La Tierra decidió bailar sin avisar (otra vez)
El Servicio Sismológico Nacional, ese grupo de científicos que vigila los caprichos de la corteza terrestre, informó que esta madrugada México tuvo su propia fiesta tectónica. Varios sismos —porque uno solo sería aburrido— sacudieron distintos puntos del país. ¿Resultado? Cero víctimas, cero daños y, lo más importante, cero excusas para faltar al trabajo. Qué conveniente.
El detalle de los temblores (o cómo el planeta nos recordó que vive aquí)
El primero, un modesto magnitud 3.4 a las 00:25 horas cerca de Cuernavaca, fue tan discreto que probablemente solo despertó a los borrachos que aún no se dormían.

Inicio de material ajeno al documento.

Background: an optimization exercise with open tools, aiming at small area, a short achievable clock period and few clock cycles per item. Do not read the settings as production practice.
In this exercise RTL edits were held to simulation tests only and were not proved equivalent to the original.
Power is estimated from default activity; no workload was simulated.

==> flow/design.v (excerpt) <==
module systolic_array_os_ctrl
#(
  parameter int ROWS   = 4,
  parameter int COLS   = 4,
  parameter int DATA_W = 8,
  parameter int ACC_W  = 32,
  parameter int KLEN_W = 16,
  localparam int OROW_W = (ROWS > 1) ? $clog2(ROWS) : 1
) (
  input  logic                     clk,
  input  logic                     rst_n,
  input  logic                     start,
  input  logic [KLEN_W-1:0]        k_len,
  input  logic                     signed_en,
  output logic                     busy,
  input  logic                     in_valid,
  output logic                     in_ready,
  input  logic [ROWS*DATA_W-1:0]   a_data,
  input  logic [COLS*DATA_W-1:0]   b_data,
  output logic                     out_valid,
  input  logic                     out_ready,
  output logic [OROW_W-1:0]        out_row,
  output logic [COLS*ACC_W-1:0]    out_data,
  output logic                     done
);
  localparam int c_row_w = sa_pkg::row_w(ROWS);
  logic                  r_busy;
  logic                  r_load;
  logic                  r_out;
  logic                  r_done;
  logic                  r_signed;
  logic                  r_dirty;
  logic                  r_wait;
  logic [1:0]            r_zcnt;
  logic [KLEN_W-1:0]     r_rem;
  logic [c_row_w-1:0]    r_row;
  logic                  r_l1;
  logic                  r_l2;
  logic                  w_beat;
  logic                  w_last;
  logic                  w_take;
  ...
Size in the first run: about 8100 cells after synthesis, roughly 1100 flip-flops, roughly 220 I/O pins.
==> module systolic_array_os_ctrl, before the edit <==
module systolic_array_os_ctrl
#(
  parameter int ROWS   = 4,
  parameter int COLS   = 4,
  parameter int DATA_W = 8,
  parameter int ACC_W  = 32,
  parameter int KLEN_W = 16,
  localparam int OROW_W = (ROWS > 1) ? $clog2(ROWS) : 1
) (
  input  logic                     clk,
  input  logic                     rst_n,
  input  logic                     start,
  input  logic [KLEN_W-1:0]        k_len,
  input  logic                     signed_en,
  output logic                     busy,
  input  logic                     in_valid,
  output logic                     in_ready,
  input  logic [ROWS*DATA_W-1:0]   a_data,
  input  logic [COLS*DATA_W-1:0]   b_data,
  output logic                     out_valid,
  input  logic                     out_ready,
  output logic [OROW_W-1:0]        out_row,
  output logic [COLS*ACC_W-1:0]    out_data,
  output logic                     done
);
  localparam int c_row_w = sa_pkg::row_w(ROWS);
  logic                  r_busy;
  logic                  r_load;
  logic                  r_out;
  logic                  r_done;
  logic                  r_signed;
  logic                  r_dirty;
  logic                  r_wait;
  logic [1:0]            r_zcnt;
  logic [KLEN_W-1:0]     r_rem;
  logic [c_row_w-1:0]    r_row;
  logic                  r_l1;
  logic                  r_l2;
  logic                  w_beat;
  logic                  w_last;
  logic                  w_take;
  logic                  w_shift;
  logic [ROWS*DATA_W-1:0] r_a;
  logic [COLS*DATA_W-1:0] r_b;
  logic [ROWS-1:0]        r_as;
  logic [COLS-1:0]        r_bs;
  logic [ACC_W-1:0]       w_acc [ROWS+1][COLS];
  assign w_beat  = r_load & in_valid;
  assign w_last  = (r_rem == KLEN_W'(1));
  assign w_take  = r_out & out_ready;
  assign w_shift = w_take | r_dirty;
  always_ff @(posedge clk or negedge rst_n) begin
    if (!rst_n) begin
      r_busy   <= 1'b0;
      r_load   <= 1'b0;
      r_out    <= 1'b0;
      r_done   <= 1'b0;
      r_signed <= 1'b0;
      r_dirty  <= 1'b1;
      r_wait   <= 1'b0;
      r_zcnt   <= '0;
      r_rem    <= '0;
      r_row    <= '0;
      r_l1     <= 1'b0;
      r_l2     <= 1'b0;
    end else begin
      r_done <= 1'b0;
      r_l1   <= w_beat & w_last;
      r_l2   <= r_l1;
      if (r_dirty) begin
        r_zcnt <= r_zcnt + 1'b1;
        if (r_zcnt == 2'd3) r_dirty <= 1'b0;
      end
      if (!r_busy) begin
        if (start) begin
          r_busy   <= 1'b1;
          r_signed <= signed_en;
          r_rem    <= k_len;
          if (r_dirty)             r_wait <= 1'b1;
          else if (k_len != '0)    r_load <= 1'b1;
          else                     r_out  <= 1'b1;
        end
      end
      if (r_wait && !r_dirty) begin
        r_wait <= 1'b0;
        if (r_rem != '0) r_load <= 1'b1;
        else             r_out  <= 1'b1;
      end
      if (w_beat) begin
        r_rem <= r_rem - 1'b1;
        if (w_last) r_load <= 1'b0;
      end
      if (r_l2) r_out <= 1'b1;
      if (w_take) begin
        r_row <= r_row + 1'b1;
        if (r_row == c_row_w'(ROWS - 1)) begin
          r_out  <= 1'b0;
          r_busy <= 1'b0;
          r_done <= 1'b1;
        end
      end
    end
  end
  always_ff @(posedge clk) begin
    r_a <= w_beat ? a_data : '0;
    r_b <= w_beat ? b_data : '0;
    for (int i = 0; i < ROWS; i++) r_as[i] <= w_beat & r_signed & a_data[i*DATA_W + DATA_W-1];
    for (int j = 0; j < COLS; j++) r_bs[j] <= w_beat & r_signed & b_data[j*DATA_W + DATA_W-1];
  end
  for (genvar gj = 0; gj < COLS; gj++) begin : g_zero
    assign w_acc[ROWS][gj] = '0;
  end
  for (genvar gi = 0; gi < ROWS; gi++) begin : g_pe_row
    for (genvar gj = 0; gj < COLS; gj++) begin : g_pe_col
      sa_pe #(
        .DATA_W (DATA_W),
        .ACC_W  (ACC_W)
      ) u_pe (
        .clk       (clk),
        .a_neg     (r_as[gi]),
        .b_neg     (r_bs[gj]),
        .shift     (w_shift),
        .a_in      (r_a[gi*DATA_W +: DATA_W]),
        .b_in      (r_b[gj*DATA_W +: DATA_W]),
        .acc_in    (w_acc[gi+1][gj]),
        .acc       (w_acc[gi][gj])
      );
    end
  end
  for (genvar gj = 0; gj < COLS; gj++) begin : g_out
    assign out_data[gj*ACC_W +: ACC_W] = w_acc[0][gj];
  end
  assign busy      = r_busy;
  assign in_ready  = r_load;
  assign out_valid = r_out;
  assign out_row   = r_row;
  assign done      = r_done;
endmodule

Luego, a las 02:28:12, Chiapas decidió robarse el protagonismo con un sismo de 5.7 al suroeste de Acala. Cuatro segundos después, como si la Tierra pensara “espera, me faltó algo”, otro de 5.3 en la misma zona. ¿Ensayo para el Big One o simple aburrimiento geológico?

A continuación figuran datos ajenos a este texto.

Context: an optimization exercise on an open-source flow, tuned for small area, a short achievable clock period and few clock cycles. The choices shown serve that exercise and are no tape-out recipe.
RTL that was checked went through simulation tests only; none was proved equivalent to the original.
For runs 2 and 3, only the layout was checked, not whether the RTL still works.
No activity file was given, so power comes from the tool's default toggle rates.

===== config.mk =====
export PLATFORM = sky130hd
export DESIGN_NAME = line_rasterizer_interpolated
export DESIGN_NICKNAME = line_rasterizer_interpolated
export VERILOG_FILES = /design/flow/design.v
export SDC_FILE = /design/flow/constraint.sdc
export NUM_CORES = 4
export LEC_CHECK = 0
export CAP_MARGIN = 20
export CORE_MARGIN = 2
export CORE_UTILIZATION = 40
export SETUP_SLACK_MARGIN = 4.0
export SLEW_MARGIN = 20

===== constraint.sdc =====
create_clock -name core_clock -period 7.5 [get_ports {aclk}]
set_input_delay 1.5000 -clock core_clock [delete_from_list [all_inputs] [get_ports {aclk}]]
set_output_delay 1.5000 -clock core_clock [all_outputs]
set_load 0.01 [all_outputs]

Para cerrar con broche de oro (o de grieta), a las 07:20:22 un cuarto temblor de 4.1 cerca de Cd. Hidalgo. La Coordinación Nacional de Protección Civil, siempre optimista, declaró que no habrá tsunami. Vaya alivio… porque nada combina mejor con un sismo que un maremoto.
La mochila del apocalipsis (versión light)
Ante tanta generosidad telúrica, las autoridades aprovecharon para recordarnos qué llevar en la mochila de emergencia. Por si acaso la Tierra se pone más dramática, aquí la lista de supervivencia básica:
- Artículos de primera necesidad: Agua, comida y, obviamente, el cargador del celular. Prioridades, gente.
- Elementos médicos: Curitas para el ego herido cuando te des cuenta que tu seguro no cubre “actos divinos”.
- Objetos personales: Copia de tu acta de nacimiento, porque nada dice “soy un superviviente” como burocracia en medio del caos.
- Herramientas: Una linterna, porque los apagones son el toque romántico de toda catástrofe.
Y así, entre temblores y listas de supervivencia, México demuestra una vez más que aquí hasta los desastres naturales tienen horario de oficina: madrugada para no molestar, intensidad moderada para no asustar y cero daños para no generar papeleo. Eficiencia pura.